Nuran YILDIZ

Haberturk.com - Arşiv

'Bebecan'a çocuk deyip geçecek miyiz?

Hani Anayasa Mahkemesi kararından sonra şu meşhur “AKP değişecek mi?” sorusu var ya, ona dönelim.
Bu soruyu bana sorduklarında diyordum ki: “Böyle bir soruya yanıt vermek sözcük bataklığına saplanıp kalmaktır.”
Gerçekten de politikasızlığın bir politika biçimi olarak yaşandığı ülkemizde bu soruya yanıt vermek tam bir saçmalıktır.
Ülkede o gün hangi krizler çıkacağı Başbakan Erdoğan’ın evden hangi ruh haliyle çıkacağına bağlı.
Ama dün, “Türkiye’yi AB’ye şikayetten sorumlu Dışişleri Bakanı” ağzını açınca yukarıdaki sorunun yanıtını vermek gerektiğine inandım.
Diyelim ki şimdi bana sordunuz: “AKP değişecek mi?”
Yanıt veriyorum: “Tayip Erdoğan’a bıraksalar değişir. Deneyimlerden öğrenebilen, ders alabilen biri gibi duruyor. Ama ona bırakmayacaklar.”
Evet, Başbakan'ın etrafındaki, bu kararı utanç olarak boynuna takmaları gerektiği halde “Kapatılmadık” havasına girenler ne AKP’yi ne de Erdoğan’ı rahat bırakmayacaklar.
Onlar, böyle giderse kapatmamaya direnenlere inat partiyi kapattıracaklar.
Bülent Arınç’ı saymıyorum bile. Uzun zamandır kendisi ve söyledikleri benim tarafımdan dikkate ve ciddiye alınmıyor..
Ama ya “Türkiye’yi AB’ye şikayetten sorumlu Dışişleri Bakanı”na ne demeli?
Önce “Bebecan” dediler, gençliğine vurgu yaptılar.
Yaşına bakıp, “çocuk” muamelesi de cabası.
Ama dün söylediği sözler yenir yutulur gibi değil.
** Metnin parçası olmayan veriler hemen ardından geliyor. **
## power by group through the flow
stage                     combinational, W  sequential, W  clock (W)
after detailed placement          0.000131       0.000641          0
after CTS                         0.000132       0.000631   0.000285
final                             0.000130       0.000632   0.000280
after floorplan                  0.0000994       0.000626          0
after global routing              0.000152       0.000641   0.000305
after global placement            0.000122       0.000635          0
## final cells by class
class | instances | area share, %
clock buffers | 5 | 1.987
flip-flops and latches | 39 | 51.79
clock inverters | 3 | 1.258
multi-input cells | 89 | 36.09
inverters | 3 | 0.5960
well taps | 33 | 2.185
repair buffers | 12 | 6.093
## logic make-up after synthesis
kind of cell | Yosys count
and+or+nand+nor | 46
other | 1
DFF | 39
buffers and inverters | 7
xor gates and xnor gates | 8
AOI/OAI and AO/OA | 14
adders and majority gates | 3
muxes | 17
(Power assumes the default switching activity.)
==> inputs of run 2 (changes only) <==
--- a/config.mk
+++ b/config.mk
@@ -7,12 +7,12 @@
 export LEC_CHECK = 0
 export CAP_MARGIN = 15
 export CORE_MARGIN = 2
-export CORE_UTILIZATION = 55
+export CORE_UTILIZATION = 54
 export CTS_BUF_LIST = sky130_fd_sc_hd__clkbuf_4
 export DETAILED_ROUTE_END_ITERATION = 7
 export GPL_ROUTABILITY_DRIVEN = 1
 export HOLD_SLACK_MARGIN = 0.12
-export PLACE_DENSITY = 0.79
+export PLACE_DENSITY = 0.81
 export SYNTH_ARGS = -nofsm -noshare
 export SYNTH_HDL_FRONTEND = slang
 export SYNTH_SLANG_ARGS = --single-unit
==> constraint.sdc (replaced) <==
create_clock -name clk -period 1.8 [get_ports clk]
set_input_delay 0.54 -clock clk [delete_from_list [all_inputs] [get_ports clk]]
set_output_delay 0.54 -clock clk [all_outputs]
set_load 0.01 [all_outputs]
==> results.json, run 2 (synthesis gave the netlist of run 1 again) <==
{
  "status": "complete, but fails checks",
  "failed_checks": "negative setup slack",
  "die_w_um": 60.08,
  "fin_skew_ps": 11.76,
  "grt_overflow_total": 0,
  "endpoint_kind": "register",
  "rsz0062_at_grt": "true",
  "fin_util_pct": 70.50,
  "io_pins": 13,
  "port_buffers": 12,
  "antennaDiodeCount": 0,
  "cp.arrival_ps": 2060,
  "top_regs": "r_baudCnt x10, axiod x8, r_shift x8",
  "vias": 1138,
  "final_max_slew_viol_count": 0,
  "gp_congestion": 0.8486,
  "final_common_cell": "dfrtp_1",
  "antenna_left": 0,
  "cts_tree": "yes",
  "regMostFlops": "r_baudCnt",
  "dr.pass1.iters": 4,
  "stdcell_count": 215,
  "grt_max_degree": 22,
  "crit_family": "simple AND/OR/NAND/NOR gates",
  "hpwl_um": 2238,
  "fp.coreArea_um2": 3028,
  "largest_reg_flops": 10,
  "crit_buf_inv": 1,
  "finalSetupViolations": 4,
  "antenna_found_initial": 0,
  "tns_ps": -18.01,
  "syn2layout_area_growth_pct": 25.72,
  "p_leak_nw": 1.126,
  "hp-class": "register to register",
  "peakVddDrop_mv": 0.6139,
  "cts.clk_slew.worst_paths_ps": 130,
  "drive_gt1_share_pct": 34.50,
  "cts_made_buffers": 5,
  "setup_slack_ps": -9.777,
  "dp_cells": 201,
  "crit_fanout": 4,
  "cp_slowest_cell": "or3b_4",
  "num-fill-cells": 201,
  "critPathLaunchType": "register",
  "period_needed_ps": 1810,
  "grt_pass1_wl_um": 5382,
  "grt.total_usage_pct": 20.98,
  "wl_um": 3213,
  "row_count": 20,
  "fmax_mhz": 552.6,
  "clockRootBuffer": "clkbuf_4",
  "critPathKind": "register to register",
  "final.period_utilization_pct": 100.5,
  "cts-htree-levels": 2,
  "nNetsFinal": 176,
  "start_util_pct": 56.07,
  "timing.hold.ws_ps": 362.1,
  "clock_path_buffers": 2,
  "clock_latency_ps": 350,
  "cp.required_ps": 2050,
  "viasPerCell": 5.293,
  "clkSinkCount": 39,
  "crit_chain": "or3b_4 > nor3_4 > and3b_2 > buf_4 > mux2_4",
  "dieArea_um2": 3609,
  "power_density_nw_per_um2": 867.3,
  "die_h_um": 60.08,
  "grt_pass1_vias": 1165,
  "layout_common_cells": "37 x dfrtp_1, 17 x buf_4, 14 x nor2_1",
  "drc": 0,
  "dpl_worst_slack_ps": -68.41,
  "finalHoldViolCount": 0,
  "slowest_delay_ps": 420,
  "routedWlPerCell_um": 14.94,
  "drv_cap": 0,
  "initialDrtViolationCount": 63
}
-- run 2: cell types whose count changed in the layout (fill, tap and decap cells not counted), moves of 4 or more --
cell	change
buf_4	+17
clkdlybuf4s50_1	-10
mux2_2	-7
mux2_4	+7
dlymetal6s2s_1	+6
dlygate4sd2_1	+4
===== config.mk =====
export PLATFORM = sky130hd
export DESIGN_NAME = apb_slave_mem
export DESIGN_NICKNAME = d
export VERILOG_FILES = /design/src/rtl/apb_slave_mem.sv
export SDC_FILE = /design/constraint.sdc
export NUM_CORES = 2
export LEC_CHECK = 0
export BUFFER_PORTS_ARGS = -buffer_cell sky130_fd_sc_hd__buf_2
export CAP_MARGIN = 10
export CORE_ASPECT_RATIO = 0.9
export CORE_MARGIN = 2
export CORE_UTILIZATION = 40
export CTS_BUF_LIST = sky130_fd_sc_hd__clkbuf_8
export CTS_CLUSTER_DIAMETER = 60
export DETAILED_ROUTE_END_ITERATION = 12
export GPL_ROUTABILITY_DRIVEN = 0
export PLACE_DENSITY_LB_ADDON = 0.3
export SYNTH_ARGS = -nofsm -noshare
export SYNTH_HDL_FRONTEND = slang
export SYNTH_SLANG_ARGS = --single-unit

===== constraint.sdc =====
create_clock -name pclk -period 168.6 [get_ports pclk]
set_input_delay 33.72 -clock pclk [delete_from_list [all_inputs] [get_ports pclk]]
set_output_delay 33.72 -clock pclk [all_outputs]
set_load 0.03 [all_outputs]
[config.mk]
export PLATFORM = sky130hd
export DESIGN_NAME = note_step_sequencer
export DESIGN_NICKNAME = d
export VERILOG_FILES = /design/src/rtl/synth_seq_pkg.sv /design/src/rtl/seq_tick_prescaler.sv /design/src/rtl/note_step_sequencer.sv
export SDC_FILE = /design/constraint.sdc
export NUM_CORES = 1
export LEC_CHECK = 0
export CELL_PAD_IN_SITES_DETAIL_PLACEMENT = 1
export CELL_PAD_IN_SITES_GLOBAL_PLACEMENT = 1
export CORE_ASPECT_RATIO = 0.6
export CORE_MARGIN = 8
export CORE_UTILIZATION = 54
export CTS_BUF_LIST = sky130_fd_sc_hd__clkbuf_16
export DETAILED_ROUTE_END_ITERATION = 8
export DONT_BUFFER_PORTS = 1
export GPL_ROUTABILITY_DRIVEN = 0
export PLACE_DENSITY_LB_ADDON = 0.1
export SLEW_MARGIN = 20
export SYNTH_ARGS = -nofsm -noshare
export SYNTH_HDL_FRONTEND = slang
export SYNTH_SLANG_ARGS = --single-unit
export TNS_END_PERCENT = 10
[constraint.sdc]
create_clock -name clk -period 8.4 [get_ports clk]
set_input_delay 1.68 -clock clk [delete_from_list [all_inputs] [get_ports clk]]
set_output_delay 1.68 -clock clk [all_outputs]
set_load 0.02 [all_outputs]
[src/rtl/synth_seq_pkg.sv]
// Shared definitions for the note step sequencer: note codes, FSM states,
// default timing parameters and the note-code to one-hot decode.
package synth_seq_pkg;

    localparam logic [3:0] NOTE_REST = 4'h0;
    localparam logic [3:0] NOTE_C    = 4'h8;
    localparam logic [3:0] NOTE_D    = 4'h9;
    localparam logic [3:0] NOTE_E    = 4'hA;
    localparam logic [3:0] NOTE_F    = 4'hB;
    localparam logic [3:0] NOTE_G    = 4'hC;
    localparam logic [3:0] NOTE_A    = 4'hD;
    localparam logic [3:0] NOTE_B    = 4'hE;
    localparam logic [3:0] NOTE_C2   = 4'hF;

    localparam int TICK_DIV_DEFAULT  = 50000;
    localparam int GAP_TICKS_DEFAULT = 2;

    typedef enum logic {
        IDLE = 1'b0,
        PLAY = 1'b1
    } seq_state_e;

    // bit3 marks a sounding note, bits 2:0 select which of the 8 synth keys
    function automatic logic [7:0] note_decode(input logic [3:0] code);
        note_decode = code[3] ? (8'h01 << code[2:0]) : 8'h00;
    endfunction

endpackage

[src/rtl/seq_tick_prescaler.sv]
// Divides clk down to a 1-cycle tick every TICK_DIV enabled cycles.
// clear restarts the count so a fresh step begins on a full tick period.
module seq_tick_prescaler #(
    parameter int TICK_DIV = 50000
) (
    input  logic clk,
    input  logic rst_n,
    input  logic clear_i,
    input  logic enable_i,
    output logic tick_o
);

    localparam int              CntW   = (TICK_DIV > 1) ? $clog2(TICK_DIV) : 1;
    localparam logic [CntW-1:0] CntMax = CntW'(TICK_DIV - 1);

    logic [CntW-1:0] cnt_q;
    logic [CntW-1:0] cnt_d;
    logic            wrap;

    assign wrap   = enable_i && (cnt_q == CntMax);
    assign tick_o = wrap && !clear_i;

    // next count: clear wins, otherwise wrap at the top or advance while enabled
    always_comb begin
        cnt_d = cnt_q;
        if (clear_i) begin
            cnt_d = '0;
        end else if (wrap) begin
            cnt_d = '0;
        end else if (enable_i) begin
            cnt_d = cnt_q + CntW'(1);
        end
    end

    // count register
    always_ff @(posedge clk or negedge rst_n) begin
        if (!rst_n) begin
            cnt_q <= '0;
        end else begin
            cnt_q <= cnt_d;
        end
    end

endmodule

[src/rtl/note_step_sequencer.sv]
// Plays up to 16 stored note codes, one per tempo period, onto the synth's
// one-hot note input, with a silent gap at the end of each step so repeated
// notes produce a fresh rising edge.
module note_step_sequencer
    import synth_seq_pkg::*;
#(
    parameter int TICK_DIV  = TICK_DIV_DEFAULT,
    parameter int GAP_TICKS = GAP_TICKS_DEFAULT
) (
    input  logic       clk,
    input  logic       rst_n,
    input  logic       wr_en_i,
    input  logic [3:0] wr_addr_i,
    input  logic [3:0] wr_data_i,
    input  logic       start_i,
    input  logic       stop_i,
    input  logic       loop_en_i,
    input  logic [7:0] tempo_i,
    input  logic [3:0] len_i,
    output logic [7:0] note_out_o,
    output logic [3:0] step_idx_o,
    output logic       playing_o,
    output logic       step_strobe_o,
    output logic       done_o
);

    localparam logic [8:0] GapW = 9'(GAP_TICKS);

    seq_state_e state_q, state_d;
    logic [3:0] step_q, step_d;
    logic [7:0] tick_cnt_q, tick_cnt_d;
    logic [7:0] period_q, period_d;
    logic [7:0] note_q, note_d;
    logic       strobe_q, strobe_d;
    logic       done_q, done_d;
    logic [3:0] mem_q [16];

    logic       tick;
    logic       start_go;
    logic       stop_go;
    logic       step_end;
    logic       audible;
    logic [7:0] tempo_eff;

    assign start_go  = start_i && !stop_i;
    assign stop_go   = stop_i && (state_q == PLAY);
    assign tempo_eff = (tempo_i == 8'd0) ? 8'd1 : tempo_i;
    assign step_end  = (state_q == PLAY) && tick && (tick_cnt_q == period_q - 8'd1);

    seq_tick_prescaler #(
        .TICK_DIV (TICK_DIV)
    ) u_prescaler (
        .clk      (clk),
        .rst_n    (rst_n),
        .clear_i  (start_go),
        .enable_i (state_q == PLAY),
        .tick_o   (tick)
    );

    // sequencing decisions: stop, then (re)start, then end of step, then tick count
    always_comb begin
        state_d    = state_q;
        step_d     = step_q;
        tick_cnt_d = tick_cnt_q;
        period_d   = period_q;
        strobe_d   = 1'b0;
        done_d     = 1'b0;
        if (stop_go) begin
            state_d = IDLE;
        end else if (start_go) begin
            state_d    = PLAY;
            step_d     = 4'd0;
            tick_cnt_d = 8'd0;
            period_d   = tempo_eff;
            strobe_d   = 1'b1;
        end else if (step_end) begin
            tick_cnt_d = 8'd0;
            if (step_q >= len_i) begin
                if (loop_en_i) begin
                    step_d   = 4'd0;
                    period_d = tempo_eff;
                    strobe_d = 1'b1;
                end else begin
                    state_d = IDLE;
                    done_d  = 1'b1;
                end
            end else begin
                step_d   = step_q + 4'd1;
                period_d = tempo_eff;
                strobe_d = 1'b1;
            end
        end else if ((state_q == PLAY) && tick) begin
            tick_cnt_d = tick_cnt_q + 8'd1;
        end
    end

    // note for the coming cycle: sound unless in the trailing gap of a long enough step
    always_comb begin
        audible = ({1'b0, period_d} <= GapW) ||
                  (({1'b0, tick_cnt_d} + GapW) < {1'b0, period_d});
        note_d  = 8'h00;
        if ((state_d == PLAY) && audible) begin
            note_d = note_decode(mem_q[step_d]);
        end
    end

    // sequencer state and registered outputs
    always_ff @(posedge clk or negedge rst_n) begin
        if (!rst_n) begin
            state_q    <= IDLE;
            step_q     <= 4'd0;
            tick_cnt_q <= 8'd0;
            period_q   <= 8'd0;
            note_q     <= 8'h00;
            strobe_q   <= 1'b0;
            done_q     <= 1'b0;
        end else begin
            state_q    <= state_d;
            step_q     <= step_d;
            tick_cnt_q <= tick_cnt_d;
            period_q   <= period_d;
            note_q     <= note_d;
            strobe_q   <= strobe_d;
            done_q     <= done_d;
        end
    end

    // pattern memory, writable at any time and cleared to rests on reset
    always_ff @(posedge clk or negedge rst_n) begin
        if (!rst_n) begin
            for (int i = 0; i < 16; i++) begin
                mem_q[i] <= NOTE_REST;
            end
        end else if (wr_en_i) begin
            mem_q[wr_addr_i] <= wr_data_i;
        end
    end

    assign note_out_o    = note_q;
    assign step_idx_o    = step_q;
    assign playing_o     = (state_q == PLAY);
    assign step_strobe_o = strobe_q;
    assign done_o        = done_q;

endmodule

==> results of run 1 <==
## worst max path at each step
stage	startpoint	endpoint	slack (ns)	cells past startpoint
detailed placement	len_i[0]	note_out_o[4]$_DFF_PN0_	2.32	13
global placement	len_i[0]	note_out_o[2]$_DFF_PN0_	2.54	13
finish	len_i[0]	note_out_o[2]$_DFF_PN0_	2.55	13
CTS	len_i[0]	note_out_o[2]$_DFF_PN0_	2.62	13
global route	len_i[0]	note_out_o[2]$_DFF_PN0_	2.24	13
floorplan	len_i[0]	note_out_o[2]$_DFF_PN0_	3.02	18
## per-stage QoR
step                area (sq um)  hold slack (ns)  utilization, %  std cells
floorplan                   6250            0.452               -        601
global placement            6350            0.474            56.2        741
detailed placement          6350            0.494            56.2        741
CTS                         6640            0.511            58.8        756
global route                6640            0.525            58.8        756
finish                      6640            0.506            58.8        756
## cell type report
type | count | area, sq um | area share [%]
flip-flops and latches | 111 | 2780 | 41.8
repair buffers | 1 | 7.51 | 0.113
well taps | 160 | 200 | 3.01
inverters | 23 | 91.3 | 1.37
multi-input cells | 446 | 3270 | 49.2
clock buffers | 9 | 225 | 3.39
clock inverters | 6 | 71.3 | 1.07
## state kept, by name, indices dropped and copies added, names as in the netlist
signal and flops:
step_strobe_o 1, note_out_o 8, u_prescaler.cnt_q 16, period_q 8, playing_o 1, tick_cnt_q 8
step_idx_o 4, done_o 1, mem_q 64
## logic make-up (layout without fill, tap and decap cells)
group	after synthesis	count (layout)	synth area share, %
AO/OA/AOI/OAI	99	99	11.1
AND/OR/NAND/NOR	217	217	18.8
flip-flops	111	111	44.4
multiplexers	92	92	16.1
adder cells (fa/ha/maj)	16	16	3.20
buffers and inverters	44	39	3.30
XOR/XNOR	22	22	3.08
## per-layer routing
metal,GRT usage [%],part of all wire [%]
met5,0,0
met3,5.11,4.7
met2,31.9,43
met1,33.7,51
met4,5.69,1.4
## power by group
part           leakage, nW  internal (mW)  switching [mW]
logic                 1.32          0.107          0.0929
registers             1.42          0.616          0.0585
clock network        0.138          0.232           0.201
total                 2.87          0.954           0.353
## critical path, stage by stage
cell and delay (ns):
ha_1 0.26, nand2b_1 0.14, a2111oi_0 0.64, or2_2 0.30, nor2_1 0.11, o31a_1 0.51
a21oi_1 0.82, inv_2 0.35, o21ai_0 0.18, a21oi_1 0.08, o32a_1 0.37, a211o_4 0.40
nor3b_1 0.26
## cell usage in the layout (no fill, tap or decap), drive strengths merged, types with 9 or more instances in the layout
cell type  count
clkbuf         9
nor2          44
nor3          16
dfrtp        111
inv           24
mux2i         22
nand2b        17
a21oi         24
a221oi         9
nor3b         10
xor2          13
nand3         16
and2          14
mux2          70
xnor2          9
and3          17
nand2         48
ha            16
a211oi        12
o21ai         22
==> impl_metrics.tcl, run 1 <==
set metrics [dict create \
    status "finished clean" \
    cts_sinks 111 \
    powerDensity_nw_per_um2 197 \
    grt.overflow.total 0 \
    cts_tree "yes" \
    dp_slack_ns 2.32 \
    hpwl_um 12200 \
    ys_seq_elements 111 \
    cp-end-kind "flip-flop" \
    reg2reg_to "note_out_o[2]$_DFF_PN0_" \
    irDropWorstVdd_uv 142 \
    first_iter_violations 344 \
    diodes 0 \
    hold_path_depth 1 \
    synth.largest_area_cell "dfrtp_1" \
    path_max_fanout 18 \
    grt_max_degree 112 \
    io_pins 41 \
    synth_cells 601 \
    area_growth_pct 6.24 \
    worst_pin_slew_ns 0.913 \
    holdPathEnd "u_prescaler.cnt_q[15]$_DFFE_PN0P_" \
    drive_gt1_share_pct 17.8 \
    r2r-start "period_q[0]$_DFF_PN0_" \
    min_period_over_period_pct 69.6 \
    die_h_um 99.4 \
    period_needed_ns 5.85 \
    synth_ff_type "dfrtp_1" \
    yosys_warnings 0 \
    hold_start "u_prescaler.cnt_q[15]$_DFFE_PN0P_" \
    critical_path_required_ns 8.65 \
    arrival_ns 6.10 \
    fin_skew_ns 0.00762 \
    worst_slack_ns 2.55 \
    grt_pass1_wl_um 27200 \
    cts_resized 0 \
    rsz0062_at_grt "no" \
    ctsHoldBuffers 0 \
    wl_per_cell_um 22.0 \
    reg2reg_slack_ns 3.08 \
    synth_top_area_share_pct 44.4 \
    crit_type "input pin to flip-flop" \
    syn_avg_cell_area_sq_um 10.4 \
    r2r.worst_path.cells 14 \
    hold_class "flip-flop to flip-flop" \
    viasPerCell 6.09 \
    postCtsSetupBuffers 0 \
    fmax_ghz 0.171 \
    maxCapViolCount 0 \
    core_sq_um 11300 \
    synthesis.nets 643 \
    fin_total_pwr_mw 1.31 \
    netlist_area_sq_um 6250 \
    antenna_left 0 \
    routed_wl_um 16600 \
    die_x_um 155 \
    slew-limit-headroom_pct 39.1 \
    hold_viol_final 0 \
    drt_pre_antenna_iters 5 \
    cp-start-kind "input pin" \
    vias 4603 \
    p_leak_nw 2.87 \
    num-fill-cells 1195 \
    start_util_pct 55.3 \
    antenna_found_initial 0 \
    setup_viol 0 \
    synth_edf_count 0 \
    grt_pass1_vias 4809 \
    root_buffer "clkbuf_16" \
    ys_top_cells_by_area "dfrtp_1, mux2_2, mux2i_1" \
    ys_seq_area_share_pct 44.4 \
    cts_buffer_depth 2 \
    die_area_sq_um 15400 \
    htree_num_levels 3 \
    synth.distinct_cells 65 \
    ys_async_sr_fraction_pct 100 \
    drc 0 \
    clkLatencyLatePin_ns 0.35 \
    fin_setup_tns_ns 0 \
    nets 634 \
    numCtsBuffers 9 \
    slew_viol_final 0 \
    grt_use_total_pct 22.5 \
    clk_pin_slew_ns 0.07 \
    synthMostInstantiatedCell "dfrtp_1" \
    row_count 30 \
    synth_common_cells "dfrtp_1, mux2_2, nand2_1, nor2_1, a21oi_1" \
    io_buffers 0 \
]
Note: power is estimated with default switching activity, not from simulation.
==> inputs of run 2 (changes only) <==
Settings changed: CORE_UTILIZATION 54 to 46.
Clock period 8.4 ns to 5 ns, I/O delays scaled along.
==> run 2 against run 1 <==
Net effect:
- combinational power is 72% higher
- final area up 1.0%
- routed wire length up 2.0%
- highest routed layer unchanged
==> impl_metrics.tcl, run 2 (same netlist as run 1, synthesis figures left out) <==
set metrics [dict create \
    status "finished clean" \
    drt_pre_antenna_iters 4 \
    cts_resized 0 \
    first_iter_violations 252 \
    start_util_pct 46.5 \
    numPlacedInstances 764 \
    hold_ws_ns 0.338 \
    grt_use_total_pct 19.9 \
    cts_tree "yes" \
    met2_usage_pct 29.3 \
    arrival_ns 4.88 \
    routed_wl_um 17000 \
    nets 642 \
    htree_num_levels 3 \
    critical_path_required_ns 5.26 \
    crit_chain "or4_4, o21ai_0, a221oi_2, a22oi_2, o31a_1, mux2i_1, ha_1, a21oi_1, nor2b_1, o21ai_0, nand2b_1, o2111ai_1, a31oi_1, a211o_4, nor3_1" \
    grt_util_met3_pct 3.85 \
    path_common_cell "o21ai_0" \
    setup_viol 0 \
    vias 4582 \
    grt_max_degree 112 \
    powerDensity_nw_per_um2 322 \
    final_cell_mix "dfrtp_1, mux2_2, nand2_1" \
    worst_pin_slew_ns 0.687 \
    r2r-start "period_q[2]$_DFF_PN0_" \
    max_stage_delay_ns 0.68 \
    die_x_um 167 \
    area_growth_pct 7.30 \
    fmax_ghz 0.217 \
    drc 0 \
    crit_buf_inv 0 \
    antenna_left 0 \
    largest_register_ffs 64 \
    fin_setup_tns_ns 0 \
    slew-limit-headroom_pct 54.2 \
    min_period_over_period_pct 92.4 \
    maxCapViolCount 0 \
    irDropWorstVdd_uv 142 \
    grtUsageMet1_pct 29.7 \
    cp_slowest_cell "o31a_1" \
    largest_register "mem_q" \
    cts_buffer_depth 2 \
    die_area_sq_um 17700 \
    period_needed_ns 4.62 \
    io_buffers 0 \
    hold_class "input pin to asynchronous set/reset pin" \
    rsz0062_at_grt "no" \
    numCtsBuffers 9 \
    stdcell_count 780 \
    wl_per_cell_um 21.7 \
    grt_pass1_wl_um 27900 \
    viasPerCell 5.87 \
    fin_skew_ns 0.00607 \
    core_sq_um 13500 \
    row_count 33 \
    postCtsSetupBuffers 0 \
    cp-end-kind "flip-flop" \
    grt_pass1_vias 4932 \
    slew_viol_final 0 \
    clkLatencyLatePin_ns 0.35 \
    root_buffer "clkbuf_16" \
    grt.overflow.total 0 \
    cts_sinks 111 \
    antenna_found_initial 0 \
    top_regs "mem_q x64, u_prescaler.cnt_q x16" \
    critical_path.startpoint "period_q[2]$_DFF_PN0_" \
    hpwl_um 12700 \
    diodes 0 \
    cp_top_family "compound AO/OA/AOI/OAI gates" \
    final_common_cell "dfrtp_1" \
    clk_pin_slew_ns 0.08 \
    crit_type "flip-flop to flip-flop" \
    hold_viol_final 0 \
    reg2reg_slack_ns 0.38 \
    drive_gt1_share_pct 19.0 \
    die_h_um 106 \
    io_pins 41 \
    p_leak_nw 2.91 \
    cp-start-kind "flip-flop" \
    ctsHoldBuffers 0 \
    path_max_fanout 12 \
    grt-busiest-layer "met1" \
]
run 2: worst paths after layout:
check / endpoint / depth (start not counted)
max in group asynchronous: period_q[7]$_DFF_PN0_ / 0
min in group clk: mem_q[25]$_DFFE_PN0P_ / 1
max: note_out_o[5]$_DFF_PN0_ / 15
max reg2reg: note_out_o[5]$_DFF_PN0_ / 15
min: u_prescaler.cnt_q[10]$_DFFE_PN0P_ / 0
min reg2reg: mem_q[25]$_DFFE_PN0P_ / 1
run 2: routing by layer:
layer,share of wire [%],wire [um],up-vias
li1,-,-,2155
met1,51,8660,2347
met2,44,7410,68
met3,4.5,759,12
met4,0.75,127,0
met5,0,0,-
run 2: area by class of cell:
| cell class | instances | area, sq um |
|---|---|---|
| Fill cell | 1497 | 6750 |
| Sequential cell | 111 | 2780 |
| Timing Repair Buffer | 9 | 67.6 |
| Inverter | 23 | 91.3 |
| Clock buffer | 9 | 225 |
| Multi-Input combinational cell | 446 | 3270 |
| Tap cell | 175 | 219 |
| Clock inverter | 7 | 57.6 |
run 2: stage by stage:
step / util [%] / instance area (sq um) / setup WS (ns) / power [mW]
floorplan: - / 6250 / 0.301 / 1.39
global placement: 47.7 / 6420 / 0.266 / 1.46
detailed placement: 47.7 / 6420 / 0.0729 / 1.48
CTS: 49.8 / 6710 / 0.323 / 2.18
global route: 49.9 / 6710 / 0.0685 / 2.27
finish: 49.9 / 6710 / 0.382 / 2.16
run 2: power breakdown:
| part | switching, mW | internal, mW |
|---|---|---|
| clock network | 0.355 | 0.346 |
| logic | 0.159 | 0.183 |
| registers | 0.0871 | 1.03 |
| total | 0.601 | 1.56 |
Anıtkabir’i ziyaret küçük bir ayrıntıymış. Şekle değil, öze bakmak lazımmış.
Oysa ben Babacan’a bakarken şekle bakmayı tercih ediyorum, çünkü “özü” ciddi olarak rahatsız edici.
Başka medeni bir ülkede, devletin kurucusunun kabri için “küçük bir ayrıntı” diyen adamı bir dakika koltuğunda tutmazlar.
Kabine değişiminde İçişleri ve Milli Eğitim Bakanı gidecek diyorlar. İyi de Dışişleri Bakanı duracaksa ötekiler ne diye gidiyor?
İşin bir de şu yanı var elbette, dün sütun komşum Özay yazdı. Protokol kuralları özden daha çok şekil demektir, Bakan bilmiyor.
Protokol sıkıcı kurallar ve taraflara dayatmalardan daha fazla bir şeydir. Devletin yapısıyla ilgili bilgiler verir. Prestijiyle doğrudan ilgilidir.
Devlet geleneğini ortaya koyar.
Ahmedinejat Anıtkabir’i ziyaret etmek istemeyebilir. Bir ülkenin kurucusuna saygı duymayan biriyle nasıl sağlıklı uluslararası ilişkiler kurulabilir? O da başka bir sorun ama onu geçelim.
O ziyaret etmek istemedi diyelim, “Türkiye’yi AB’ye şikayetten sorumlu Dışişleri Bakanı”na Anıtkabir için “Küçük bir ayrıntı” deme haddi düşer mi?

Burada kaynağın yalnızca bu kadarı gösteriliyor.